Traditionally, Indian households have a strong recycling culture; everything from bottles to newspapers are sold to neighbourhood trash buyers called Kabadiwalas, who process and sell used items on as feedstock. But the informal system of recycling does not work well for electronic waste, which is difficult to dismantle and often contains toxic chemicals. 

Dangerous toxic piles  

India generated as much as 1.01 million tonnes of e-waste in the financial year ending March 2020, according to a Central Pollution Control Board report. 

“Only about 20 per cent of electronic waste in the country is recycled due to the absence of a cohesive policy programme,” says Miren Lodha, director at ratings agency CRISIL Ltd. He added that large amounts are dumped into landfill sites without being properly treated, resulting in soil and groundwater contamination.

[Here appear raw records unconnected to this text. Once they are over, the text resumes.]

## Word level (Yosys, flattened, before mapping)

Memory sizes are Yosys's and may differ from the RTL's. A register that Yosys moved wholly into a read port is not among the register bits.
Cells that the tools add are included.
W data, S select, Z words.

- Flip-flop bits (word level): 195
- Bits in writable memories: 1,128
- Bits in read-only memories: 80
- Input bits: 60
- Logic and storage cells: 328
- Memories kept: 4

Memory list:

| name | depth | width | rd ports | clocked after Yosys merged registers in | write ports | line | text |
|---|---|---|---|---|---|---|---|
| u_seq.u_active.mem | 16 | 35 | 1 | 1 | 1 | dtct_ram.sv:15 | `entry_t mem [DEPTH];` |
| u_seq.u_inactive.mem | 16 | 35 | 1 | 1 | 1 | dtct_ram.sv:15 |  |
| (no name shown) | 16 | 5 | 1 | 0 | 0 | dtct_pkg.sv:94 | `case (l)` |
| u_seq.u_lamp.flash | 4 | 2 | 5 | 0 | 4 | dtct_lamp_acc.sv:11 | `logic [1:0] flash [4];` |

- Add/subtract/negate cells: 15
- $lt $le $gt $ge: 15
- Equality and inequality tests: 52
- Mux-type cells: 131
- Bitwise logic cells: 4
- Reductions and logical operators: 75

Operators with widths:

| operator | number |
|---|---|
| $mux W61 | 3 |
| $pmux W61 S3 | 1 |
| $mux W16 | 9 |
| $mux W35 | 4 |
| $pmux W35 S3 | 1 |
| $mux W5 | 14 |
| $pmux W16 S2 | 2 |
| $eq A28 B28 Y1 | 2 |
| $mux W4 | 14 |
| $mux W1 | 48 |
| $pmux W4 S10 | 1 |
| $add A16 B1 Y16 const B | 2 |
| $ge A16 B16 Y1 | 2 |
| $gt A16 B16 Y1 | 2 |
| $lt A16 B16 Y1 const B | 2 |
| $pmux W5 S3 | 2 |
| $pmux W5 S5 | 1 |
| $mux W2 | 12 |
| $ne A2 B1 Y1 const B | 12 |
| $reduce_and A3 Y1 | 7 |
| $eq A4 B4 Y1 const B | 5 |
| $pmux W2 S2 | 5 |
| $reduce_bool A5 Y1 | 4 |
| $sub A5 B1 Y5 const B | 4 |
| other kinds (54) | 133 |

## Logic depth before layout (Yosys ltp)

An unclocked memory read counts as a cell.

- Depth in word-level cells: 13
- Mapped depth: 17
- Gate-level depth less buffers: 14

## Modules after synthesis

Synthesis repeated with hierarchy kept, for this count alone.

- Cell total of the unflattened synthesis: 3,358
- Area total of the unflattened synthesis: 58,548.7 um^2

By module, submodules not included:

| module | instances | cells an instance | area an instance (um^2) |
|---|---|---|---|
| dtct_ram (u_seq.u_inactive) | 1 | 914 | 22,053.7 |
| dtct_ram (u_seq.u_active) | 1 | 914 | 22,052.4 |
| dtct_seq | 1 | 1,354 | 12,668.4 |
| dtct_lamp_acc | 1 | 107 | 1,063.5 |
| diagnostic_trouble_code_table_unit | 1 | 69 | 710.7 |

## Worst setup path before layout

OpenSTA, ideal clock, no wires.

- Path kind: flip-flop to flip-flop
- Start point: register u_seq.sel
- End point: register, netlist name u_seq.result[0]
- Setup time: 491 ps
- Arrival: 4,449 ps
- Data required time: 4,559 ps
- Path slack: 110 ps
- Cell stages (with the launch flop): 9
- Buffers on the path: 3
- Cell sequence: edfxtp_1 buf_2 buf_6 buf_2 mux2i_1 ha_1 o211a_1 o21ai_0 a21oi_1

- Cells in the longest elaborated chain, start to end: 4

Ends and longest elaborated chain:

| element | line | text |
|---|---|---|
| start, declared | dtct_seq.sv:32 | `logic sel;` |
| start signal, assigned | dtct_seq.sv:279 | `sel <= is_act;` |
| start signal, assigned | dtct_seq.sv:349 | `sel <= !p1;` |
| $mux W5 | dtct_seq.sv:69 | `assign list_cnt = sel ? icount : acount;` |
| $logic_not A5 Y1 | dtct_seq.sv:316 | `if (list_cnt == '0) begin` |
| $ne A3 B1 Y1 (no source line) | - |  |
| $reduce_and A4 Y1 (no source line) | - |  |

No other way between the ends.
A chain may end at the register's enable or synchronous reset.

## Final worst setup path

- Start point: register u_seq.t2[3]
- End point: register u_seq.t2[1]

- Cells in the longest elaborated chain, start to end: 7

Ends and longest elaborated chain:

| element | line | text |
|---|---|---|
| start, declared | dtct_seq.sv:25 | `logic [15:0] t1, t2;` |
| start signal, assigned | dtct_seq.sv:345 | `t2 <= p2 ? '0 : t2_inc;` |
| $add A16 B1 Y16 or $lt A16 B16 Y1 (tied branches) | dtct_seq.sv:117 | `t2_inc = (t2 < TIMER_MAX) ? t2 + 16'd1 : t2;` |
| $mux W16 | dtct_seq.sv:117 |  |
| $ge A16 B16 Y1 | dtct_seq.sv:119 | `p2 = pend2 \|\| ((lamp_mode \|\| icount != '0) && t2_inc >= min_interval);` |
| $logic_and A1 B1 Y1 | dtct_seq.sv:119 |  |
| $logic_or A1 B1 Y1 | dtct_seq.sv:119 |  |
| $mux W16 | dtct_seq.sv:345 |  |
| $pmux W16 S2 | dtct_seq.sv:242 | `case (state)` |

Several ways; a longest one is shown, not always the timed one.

“With the push to digitalise [the economy], [the rollout of] electric vehicles as well as discarded solar panels, e-waste is a burgeoning crisis,” says Lodha. 
Only about a month ago, toxic landfills comprising mixed wastes caught on fire on the outskirts of the capital, Delhi, leaving hundreds of people shrouded in a poisonous haze for days. 

Around 95 per cent of India’s e-waste recycling firms are cottage enterprises which are loosely regulated. 

The Epic Foundation plans to not only help domestic enterprises design and build longer-lasting products, but also establish a domestic industry for refurbished electronic products. 

Gupta thinks that India could create a billion-dollar industry from refurbished electronic products. 

The Indian government also appears to be taking steps towards implementing a comprehensive e-wastes recycling programme.  

On May 24, the environment ministry issued draft rules that will require consumer goods firms and electronic goods makers to ensure that at least 60 per cent of their electronic waste is collected and recycled by 2023, with targets to increase that ratio to 70 per cent and 80 per cent by 2024 and 2025, respectively. 

The government also proposes to introduce a system similar to trading in carbon credits, which will allow companies to meet shortfalls through purchasing points from other sellers.

Industry executives suggested that manufacturers should incentivise consumers to exchange their old products for new ones by offering discounts or other incentives to ensure their safe disposal or reuse. 

Vinod Sharma, head of the Confederation of Indian Industry’s National Electronics Committee, said that the government should cut red tape and ease restrictions on the import of electronic waste to enable India to become a global hub for making refurbished electronic products. 

Currently, import duties on old or new electronic products and parts are treated on par, which makes it too expensive for makers of refurbished products, says Sharma. 

“India is in a unique position. It has both a large market for electronic waste, and a culture of reuse. There is a golden opportunitiy for India become a global hub for the circular economy in electronics,” says Sharma.